Collected data entries:
# # # #

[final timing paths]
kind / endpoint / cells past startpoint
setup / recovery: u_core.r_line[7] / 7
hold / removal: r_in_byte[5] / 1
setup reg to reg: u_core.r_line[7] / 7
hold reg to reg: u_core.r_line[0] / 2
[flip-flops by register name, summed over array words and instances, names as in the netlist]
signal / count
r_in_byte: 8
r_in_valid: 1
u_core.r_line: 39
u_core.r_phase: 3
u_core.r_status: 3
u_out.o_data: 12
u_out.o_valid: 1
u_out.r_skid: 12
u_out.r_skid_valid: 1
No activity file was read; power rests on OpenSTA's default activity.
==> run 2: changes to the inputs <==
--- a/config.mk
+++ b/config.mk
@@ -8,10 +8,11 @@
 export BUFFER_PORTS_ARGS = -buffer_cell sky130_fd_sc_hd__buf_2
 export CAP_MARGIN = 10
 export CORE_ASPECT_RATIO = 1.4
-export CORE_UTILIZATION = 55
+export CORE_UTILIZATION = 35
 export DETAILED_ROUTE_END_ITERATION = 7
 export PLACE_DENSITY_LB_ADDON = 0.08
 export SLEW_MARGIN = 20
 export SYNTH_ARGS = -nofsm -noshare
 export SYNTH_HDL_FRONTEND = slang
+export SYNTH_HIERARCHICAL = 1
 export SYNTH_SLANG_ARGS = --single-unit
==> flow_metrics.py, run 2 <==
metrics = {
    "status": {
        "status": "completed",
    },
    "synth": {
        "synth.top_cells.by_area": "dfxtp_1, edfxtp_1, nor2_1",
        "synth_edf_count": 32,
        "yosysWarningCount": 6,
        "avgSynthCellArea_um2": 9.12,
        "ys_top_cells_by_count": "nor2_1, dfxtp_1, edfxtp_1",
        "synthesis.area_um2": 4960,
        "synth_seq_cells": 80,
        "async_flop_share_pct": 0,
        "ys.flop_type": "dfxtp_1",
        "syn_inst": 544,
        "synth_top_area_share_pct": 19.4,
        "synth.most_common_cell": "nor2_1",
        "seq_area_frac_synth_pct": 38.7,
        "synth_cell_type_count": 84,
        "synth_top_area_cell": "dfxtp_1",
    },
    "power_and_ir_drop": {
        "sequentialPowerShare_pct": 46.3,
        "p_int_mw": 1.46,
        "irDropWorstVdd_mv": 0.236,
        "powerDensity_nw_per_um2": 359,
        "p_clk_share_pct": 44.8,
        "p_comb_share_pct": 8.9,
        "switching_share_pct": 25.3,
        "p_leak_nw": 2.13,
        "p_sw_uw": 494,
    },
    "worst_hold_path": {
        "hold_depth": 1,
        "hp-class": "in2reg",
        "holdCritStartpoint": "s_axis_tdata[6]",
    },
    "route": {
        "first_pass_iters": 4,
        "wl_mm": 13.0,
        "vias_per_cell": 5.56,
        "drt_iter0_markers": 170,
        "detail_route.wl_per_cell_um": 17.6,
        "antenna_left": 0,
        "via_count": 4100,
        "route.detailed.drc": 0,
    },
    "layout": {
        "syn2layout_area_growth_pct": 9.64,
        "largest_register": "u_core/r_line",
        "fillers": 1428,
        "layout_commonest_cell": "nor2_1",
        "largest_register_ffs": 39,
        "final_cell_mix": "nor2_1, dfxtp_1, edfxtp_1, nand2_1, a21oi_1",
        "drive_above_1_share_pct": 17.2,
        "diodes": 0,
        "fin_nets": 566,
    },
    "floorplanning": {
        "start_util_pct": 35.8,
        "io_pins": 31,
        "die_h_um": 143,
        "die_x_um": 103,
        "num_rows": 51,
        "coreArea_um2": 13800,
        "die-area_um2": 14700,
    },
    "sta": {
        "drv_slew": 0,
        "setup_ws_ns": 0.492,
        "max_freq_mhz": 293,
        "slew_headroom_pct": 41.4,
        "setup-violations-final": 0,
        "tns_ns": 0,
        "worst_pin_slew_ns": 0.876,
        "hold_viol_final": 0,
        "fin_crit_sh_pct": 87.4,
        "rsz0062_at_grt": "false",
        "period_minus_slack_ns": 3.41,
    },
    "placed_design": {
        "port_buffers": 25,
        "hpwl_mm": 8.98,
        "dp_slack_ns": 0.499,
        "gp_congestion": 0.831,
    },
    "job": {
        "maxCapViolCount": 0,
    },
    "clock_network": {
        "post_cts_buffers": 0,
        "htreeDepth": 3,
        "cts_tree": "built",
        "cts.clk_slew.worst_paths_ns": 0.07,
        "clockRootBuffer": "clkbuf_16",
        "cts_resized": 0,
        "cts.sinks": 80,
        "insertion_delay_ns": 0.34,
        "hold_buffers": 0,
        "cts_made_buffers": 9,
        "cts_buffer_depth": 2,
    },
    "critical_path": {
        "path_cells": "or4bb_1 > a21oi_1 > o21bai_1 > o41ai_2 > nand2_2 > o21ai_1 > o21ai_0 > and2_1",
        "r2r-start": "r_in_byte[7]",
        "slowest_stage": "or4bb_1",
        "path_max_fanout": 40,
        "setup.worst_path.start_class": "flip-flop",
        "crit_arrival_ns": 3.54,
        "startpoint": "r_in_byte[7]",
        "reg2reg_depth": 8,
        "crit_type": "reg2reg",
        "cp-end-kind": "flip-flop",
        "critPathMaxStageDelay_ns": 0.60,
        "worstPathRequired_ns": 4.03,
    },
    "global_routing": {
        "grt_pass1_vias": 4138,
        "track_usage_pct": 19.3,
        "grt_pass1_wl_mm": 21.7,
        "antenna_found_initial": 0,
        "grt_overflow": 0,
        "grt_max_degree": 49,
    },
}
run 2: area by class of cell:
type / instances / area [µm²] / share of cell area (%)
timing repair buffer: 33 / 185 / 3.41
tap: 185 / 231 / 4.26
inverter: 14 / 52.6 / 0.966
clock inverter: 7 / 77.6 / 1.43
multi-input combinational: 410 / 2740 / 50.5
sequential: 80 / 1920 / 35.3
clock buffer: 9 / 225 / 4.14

# # # #

> _To do_
Take the lines from the top of the data through the one that contains "export CAP_MARGIN = 10" and copy them exactly, leaving out every line after it.

> _Solved exercise_
[final timing paths]
kind / endpoint / cells past startpoint
setup / recovery: u_core.r_line[7] / 7
hold / removal: r_in_byte[5] / 1
setup reg to reg: u_core.r_line[7] / 7
hold reg to reg: u_core.r_line[0] / 2
[flip-flops by register name, summed over array words and instances, names as in the netlist]
signal / count
r_in_byte: 8
r_in_valid: 1
u_core.r_line: 39
u_core.r_phase: 3
u_core.r_status: 3
u_out.o_data: 12
u_out.o_valid: 1
u_out.r_skid: 12
u_out.r_skid_valid: 1
No activity file was read; power rests on OpenSTA's default activity.
==> run 2: changes to the inputs <==
--- a/config.mk
+++ b/config.mk
@@ -8,10 +8,11 @@
 export BUFFER_PORTS_ARGS = -buffer_cell sky130_fd_sc_hd__buf_2
 export CAP_MARGIN = 10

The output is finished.